D3DERR_INVALIDCALL (8876086C)
By and large old video modes aren't
supported by the new Direct3D renderer that has to be used under Windows 8 and
up. A lot of the time this is because modern monitors are wide things and old
video modes are not but even then I find a lot of resistance to the older modes
for some reason. Under almost all circumstances you're going to want use
<vm desktop> or just remove your <vm>
specification as current versions of DMDX will use the desktop resolution by
default.
If you really do have to use the old video modes
because you have bitmap graphics that you don't want displayed at a different
scaling than they were in the past you can use TimeDX and find out what
comparable video modes are now offered. Note, you don't necessarily need to
time them as one would have had to do in the past, you're just using
TimeDX to probe what available modes there
are using Direct3D on your machine.
DI CreatedDevice failed DIERR_DEVICENOTREG
DirectInput is complaining that the input device it's trying to use isn't registered by Windows. Often encountered with international installs of Windows (but certainly not limited to them) trying to use the local keyboard device (for instance clavier in French installs) this is possibly caused by you using an older version of DMDX on a newer operating system or it's something that Microsoft screwed up in Windows 10 and they're not going to fix it. You can either download the latest version of DMDX and see if the not registered error goes away or fall back to the traditional solution for international keyboard issues and use #keyboard for an input device and forget about using local names for the keys and use their numbers instead.
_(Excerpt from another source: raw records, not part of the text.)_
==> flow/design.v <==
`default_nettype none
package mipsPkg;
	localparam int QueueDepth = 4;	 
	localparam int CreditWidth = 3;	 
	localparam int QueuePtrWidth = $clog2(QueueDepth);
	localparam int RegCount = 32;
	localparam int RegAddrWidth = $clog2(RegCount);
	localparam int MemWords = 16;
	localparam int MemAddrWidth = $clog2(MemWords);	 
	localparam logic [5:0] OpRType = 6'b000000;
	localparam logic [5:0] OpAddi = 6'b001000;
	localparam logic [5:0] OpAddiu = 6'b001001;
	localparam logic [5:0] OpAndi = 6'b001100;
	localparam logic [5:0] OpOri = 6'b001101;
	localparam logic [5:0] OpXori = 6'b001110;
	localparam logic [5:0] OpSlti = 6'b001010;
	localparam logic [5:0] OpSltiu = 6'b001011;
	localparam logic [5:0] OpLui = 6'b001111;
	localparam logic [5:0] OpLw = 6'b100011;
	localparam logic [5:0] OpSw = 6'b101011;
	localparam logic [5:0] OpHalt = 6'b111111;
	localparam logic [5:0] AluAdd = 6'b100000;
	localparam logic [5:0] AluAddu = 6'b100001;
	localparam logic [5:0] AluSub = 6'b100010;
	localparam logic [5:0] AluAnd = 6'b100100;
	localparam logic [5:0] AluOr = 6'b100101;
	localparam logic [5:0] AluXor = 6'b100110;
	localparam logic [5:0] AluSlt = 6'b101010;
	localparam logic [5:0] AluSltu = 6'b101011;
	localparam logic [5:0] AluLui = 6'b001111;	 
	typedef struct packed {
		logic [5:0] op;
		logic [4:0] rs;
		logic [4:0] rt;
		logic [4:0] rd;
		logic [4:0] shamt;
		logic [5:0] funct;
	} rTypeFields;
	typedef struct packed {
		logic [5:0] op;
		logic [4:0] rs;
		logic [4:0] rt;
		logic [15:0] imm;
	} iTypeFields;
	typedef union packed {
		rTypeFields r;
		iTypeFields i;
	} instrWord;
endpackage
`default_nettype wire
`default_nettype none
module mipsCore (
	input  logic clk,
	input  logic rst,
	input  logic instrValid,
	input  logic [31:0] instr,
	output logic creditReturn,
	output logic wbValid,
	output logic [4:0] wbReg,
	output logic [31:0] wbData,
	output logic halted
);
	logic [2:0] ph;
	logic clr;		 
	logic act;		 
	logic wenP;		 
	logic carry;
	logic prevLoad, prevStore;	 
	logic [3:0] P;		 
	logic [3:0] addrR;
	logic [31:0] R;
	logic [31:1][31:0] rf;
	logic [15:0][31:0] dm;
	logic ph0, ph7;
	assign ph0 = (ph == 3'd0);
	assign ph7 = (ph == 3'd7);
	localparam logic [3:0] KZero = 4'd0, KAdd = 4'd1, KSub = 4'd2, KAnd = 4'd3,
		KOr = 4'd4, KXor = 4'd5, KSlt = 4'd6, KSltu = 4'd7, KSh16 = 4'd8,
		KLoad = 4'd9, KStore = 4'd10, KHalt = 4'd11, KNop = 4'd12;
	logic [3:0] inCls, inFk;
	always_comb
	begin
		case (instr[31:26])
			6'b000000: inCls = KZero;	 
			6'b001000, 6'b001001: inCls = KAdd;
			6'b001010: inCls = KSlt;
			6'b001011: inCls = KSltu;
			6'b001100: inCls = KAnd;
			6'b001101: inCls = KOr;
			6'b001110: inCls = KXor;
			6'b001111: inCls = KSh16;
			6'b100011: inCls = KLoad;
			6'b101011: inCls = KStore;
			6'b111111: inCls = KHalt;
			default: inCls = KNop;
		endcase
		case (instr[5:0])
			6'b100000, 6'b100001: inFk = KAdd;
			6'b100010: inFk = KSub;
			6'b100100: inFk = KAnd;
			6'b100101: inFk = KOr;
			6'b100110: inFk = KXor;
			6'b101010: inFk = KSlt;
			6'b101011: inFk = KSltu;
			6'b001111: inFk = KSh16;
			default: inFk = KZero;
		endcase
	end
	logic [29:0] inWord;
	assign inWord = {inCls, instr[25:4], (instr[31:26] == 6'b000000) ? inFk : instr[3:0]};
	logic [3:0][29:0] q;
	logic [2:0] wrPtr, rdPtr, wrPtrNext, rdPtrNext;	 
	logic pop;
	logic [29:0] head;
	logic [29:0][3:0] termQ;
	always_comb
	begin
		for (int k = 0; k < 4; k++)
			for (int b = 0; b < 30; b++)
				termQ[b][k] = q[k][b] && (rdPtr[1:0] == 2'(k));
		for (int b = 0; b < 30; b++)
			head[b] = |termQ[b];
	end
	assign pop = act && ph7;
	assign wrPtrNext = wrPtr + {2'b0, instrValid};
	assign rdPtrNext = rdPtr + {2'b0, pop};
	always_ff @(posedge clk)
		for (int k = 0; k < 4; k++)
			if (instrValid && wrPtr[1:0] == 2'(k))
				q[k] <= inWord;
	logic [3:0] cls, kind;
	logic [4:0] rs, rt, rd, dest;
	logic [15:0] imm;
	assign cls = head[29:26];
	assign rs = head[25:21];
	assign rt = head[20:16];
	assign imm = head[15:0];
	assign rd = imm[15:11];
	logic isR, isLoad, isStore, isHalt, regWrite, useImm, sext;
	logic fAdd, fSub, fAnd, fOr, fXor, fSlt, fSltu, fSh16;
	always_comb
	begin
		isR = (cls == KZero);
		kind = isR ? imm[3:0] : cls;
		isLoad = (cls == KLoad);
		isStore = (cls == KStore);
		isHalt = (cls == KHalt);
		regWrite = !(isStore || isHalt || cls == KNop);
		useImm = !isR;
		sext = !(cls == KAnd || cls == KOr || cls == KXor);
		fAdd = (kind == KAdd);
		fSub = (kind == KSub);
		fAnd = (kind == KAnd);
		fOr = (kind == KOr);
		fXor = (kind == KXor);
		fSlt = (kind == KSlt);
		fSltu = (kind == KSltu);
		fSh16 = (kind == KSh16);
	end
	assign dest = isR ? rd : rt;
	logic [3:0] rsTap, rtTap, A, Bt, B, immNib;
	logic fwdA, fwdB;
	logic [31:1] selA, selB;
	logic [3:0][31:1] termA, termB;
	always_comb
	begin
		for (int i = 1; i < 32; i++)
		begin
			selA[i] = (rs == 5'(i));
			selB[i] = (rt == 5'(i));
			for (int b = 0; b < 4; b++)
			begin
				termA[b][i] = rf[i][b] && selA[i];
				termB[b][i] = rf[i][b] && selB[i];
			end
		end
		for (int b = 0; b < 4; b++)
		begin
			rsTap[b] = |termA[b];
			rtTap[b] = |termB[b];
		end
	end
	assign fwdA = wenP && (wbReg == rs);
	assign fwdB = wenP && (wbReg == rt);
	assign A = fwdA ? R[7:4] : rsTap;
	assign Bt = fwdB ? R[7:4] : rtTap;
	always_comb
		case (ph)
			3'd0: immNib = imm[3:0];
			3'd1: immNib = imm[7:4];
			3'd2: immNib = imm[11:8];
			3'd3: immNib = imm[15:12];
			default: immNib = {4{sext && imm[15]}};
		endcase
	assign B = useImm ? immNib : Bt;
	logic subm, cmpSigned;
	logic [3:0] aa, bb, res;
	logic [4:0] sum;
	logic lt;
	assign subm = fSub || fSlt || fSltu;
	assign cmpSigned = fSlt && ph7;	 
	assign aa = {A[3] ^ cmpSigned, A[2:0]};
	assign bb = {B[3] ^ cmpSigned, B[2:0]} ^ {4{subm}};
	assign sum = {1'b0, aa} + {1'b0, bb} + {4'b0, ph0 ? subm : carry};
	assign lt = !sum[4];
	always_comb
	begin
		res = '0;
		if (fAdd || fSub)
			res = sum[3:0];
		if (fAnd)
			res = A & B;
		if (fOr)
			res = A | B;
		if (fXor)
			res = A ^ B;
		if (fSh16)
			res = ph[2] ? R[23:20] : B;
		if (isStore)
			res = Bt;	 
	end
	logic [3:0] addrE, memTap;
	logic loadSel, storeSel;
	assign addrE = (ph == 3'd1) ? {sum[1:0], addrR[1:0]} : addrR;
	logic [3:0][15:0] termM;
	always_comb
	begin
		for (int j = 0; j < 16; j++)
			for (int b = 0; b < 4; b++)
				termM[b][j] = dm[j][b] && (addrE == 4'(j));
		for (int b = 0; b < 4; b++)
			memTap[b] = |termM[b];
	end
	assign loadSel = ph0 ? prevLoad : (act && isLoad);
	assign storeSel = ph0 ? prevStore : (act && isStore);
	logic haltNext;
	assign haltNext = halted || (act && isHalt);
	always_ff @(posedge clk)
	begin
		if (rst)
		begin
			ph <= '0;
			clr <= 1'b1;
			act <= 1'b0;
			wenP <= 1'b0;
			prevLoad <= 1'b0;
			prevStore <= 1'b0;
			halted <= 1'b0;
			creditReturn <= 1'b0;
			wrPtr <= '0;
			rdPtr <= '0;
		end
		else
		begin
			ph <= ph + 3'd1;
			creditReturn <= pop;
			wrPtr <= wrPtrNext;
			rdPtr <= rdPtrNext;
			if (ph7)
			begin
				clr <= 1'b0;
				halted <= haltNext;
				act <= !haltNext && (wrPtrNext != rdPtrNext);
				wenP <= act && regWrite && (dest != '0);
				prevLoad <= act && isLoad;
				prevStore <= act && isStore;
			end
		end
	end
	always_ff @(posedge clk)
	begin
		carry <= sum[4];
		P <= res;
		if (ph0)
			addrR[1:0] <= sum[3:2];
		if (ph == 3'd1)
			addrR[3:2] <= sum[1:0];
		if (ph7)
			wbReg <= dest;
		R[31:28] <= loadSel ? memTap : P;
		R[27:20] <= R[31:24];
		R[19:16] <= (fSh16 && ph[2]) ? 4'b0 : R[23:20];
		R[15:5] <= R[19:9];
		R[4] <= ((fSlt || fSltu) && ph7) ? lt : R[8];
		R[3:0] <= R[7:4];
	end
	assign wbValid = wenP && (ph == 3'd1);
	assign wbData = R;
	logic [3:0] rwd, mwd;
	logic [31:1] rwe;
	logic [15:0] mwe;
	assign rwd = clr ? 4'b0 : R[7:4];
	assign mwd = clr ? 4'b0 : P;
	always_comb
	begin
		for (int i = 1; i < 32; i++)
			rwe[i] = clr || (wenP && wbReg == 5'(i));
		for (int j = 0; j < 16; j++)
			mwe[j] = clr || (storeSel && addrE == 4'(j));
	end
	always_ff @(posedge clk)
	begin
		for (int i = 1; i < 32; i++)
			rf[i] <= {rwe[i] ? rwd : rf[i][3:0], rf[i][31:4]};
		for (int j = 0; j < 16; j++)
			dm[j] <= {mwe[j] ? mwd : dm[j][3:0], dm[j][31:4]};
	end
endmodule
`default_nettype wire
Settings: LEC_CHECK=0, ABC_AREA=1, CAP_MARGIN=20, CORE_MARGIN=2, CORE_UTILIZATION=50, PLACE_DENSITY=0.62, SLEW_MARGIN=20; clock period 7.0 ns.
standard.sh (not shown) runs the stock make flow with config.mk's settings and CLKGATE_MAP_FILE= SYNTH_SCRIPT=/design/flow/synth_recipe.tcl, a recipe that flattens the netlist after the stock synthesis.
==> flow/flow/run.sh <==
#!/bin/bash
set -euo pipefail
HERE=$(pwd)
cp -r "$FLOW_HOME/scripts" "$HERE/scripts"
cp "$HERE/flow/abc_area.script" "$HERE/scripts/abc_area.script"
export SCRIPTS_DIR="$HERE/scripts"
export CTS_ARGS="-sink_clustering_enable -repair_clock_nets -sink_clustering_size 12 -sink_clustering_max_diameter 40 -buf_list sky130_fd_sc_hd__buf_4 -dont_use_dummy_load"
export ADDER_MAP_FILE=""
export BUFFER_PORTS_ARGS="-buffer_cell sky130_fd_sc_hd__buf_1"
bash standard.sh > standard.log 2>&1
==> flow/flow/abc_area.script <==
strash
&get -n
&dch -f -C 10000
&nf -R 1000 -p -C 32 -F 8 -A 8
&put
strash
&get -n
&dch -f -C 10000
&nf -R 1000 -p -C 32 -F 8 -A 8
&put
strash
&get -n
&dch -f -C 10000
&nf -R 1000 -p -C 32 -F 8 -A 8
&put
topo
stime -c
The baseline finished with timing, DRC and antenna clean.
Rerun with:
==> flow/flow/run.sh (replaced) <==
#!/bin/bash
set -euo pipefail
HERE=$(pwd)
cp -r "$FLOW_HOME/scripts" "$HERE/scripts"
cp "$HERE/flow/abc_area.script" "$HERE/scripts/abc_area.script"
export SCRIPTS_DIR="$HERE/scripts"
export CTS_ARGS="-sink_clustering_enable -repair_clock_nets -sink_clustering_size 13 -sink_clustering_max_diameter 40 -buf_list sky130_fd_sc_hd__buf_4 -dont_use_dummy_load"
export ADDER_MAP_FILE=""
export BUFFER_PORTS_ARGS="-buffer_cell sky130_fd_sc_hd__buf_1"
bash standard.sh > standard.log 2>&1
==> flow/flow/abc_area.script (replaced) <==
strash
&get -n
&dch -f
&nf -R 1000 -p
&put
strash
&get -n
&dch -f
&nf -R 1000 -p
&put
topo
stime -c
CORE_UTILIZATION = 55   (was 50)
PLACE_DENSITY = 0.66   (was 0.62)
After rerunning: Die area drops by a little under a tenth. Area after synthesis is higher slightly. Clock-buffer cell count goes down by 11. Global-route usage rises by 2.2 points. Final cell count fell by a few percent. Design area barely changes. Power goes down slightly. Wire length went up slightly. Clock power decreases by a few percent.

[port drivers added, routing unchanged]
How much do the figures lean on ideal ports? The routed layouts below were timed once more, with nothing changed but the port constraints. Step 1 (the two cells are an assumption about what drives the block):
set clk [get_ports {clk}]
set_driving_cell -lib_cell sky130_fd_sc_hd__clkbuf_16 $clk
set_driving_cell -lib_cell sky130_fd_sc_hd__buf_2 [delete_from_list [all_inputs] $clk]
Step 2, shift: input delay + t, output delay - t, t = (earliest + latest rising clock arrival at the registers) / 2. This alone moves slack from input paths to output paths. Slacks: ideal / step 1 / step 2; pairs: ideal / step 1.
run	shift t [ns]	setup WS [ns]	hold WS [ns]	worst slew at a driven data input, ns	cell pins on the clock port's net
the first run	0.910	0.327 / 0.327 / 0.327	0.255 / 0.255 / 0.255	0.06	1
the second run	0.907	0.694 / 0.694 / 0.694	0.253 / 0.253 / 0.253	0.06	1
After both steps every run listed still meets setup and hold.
VMR9 RenderFile setup failed
VFW_E_NOT_FOUND (80040216)
An object or
name was not found.
When playing video files DMDX gets error codes from DirectShow and all it can do is report them, it has no idea what's busted which means the poor user is tasked with parsing nasty old error codes from the dawn of time (well, Windows anyway). Here it wasn't able to open the file you've specified. Either you need to get the name right or add an explicit file extension if it doesn't have one or provide the right path.
VMR9 RenderFile setup failed
VFW_E_UNSUPPORTED_STREAM (80040265)
Cannot
play back the file: the format is not supported..
When playing video files your computer needs to have the right codecs installed. See the TimeDX Digital Video test..
WARNING: freesync frame duration %d ms in frame "%s" is less than the minimum refresh interval %f ms
When using the freesync video mode option it is perfectly possible to request a frame's duration to be less than the minimum retrace interval, this is the warning that indicates you have done so. If you don't know what the minimum retrace interval is for your video mode use TimeDX's Refresh Rate test.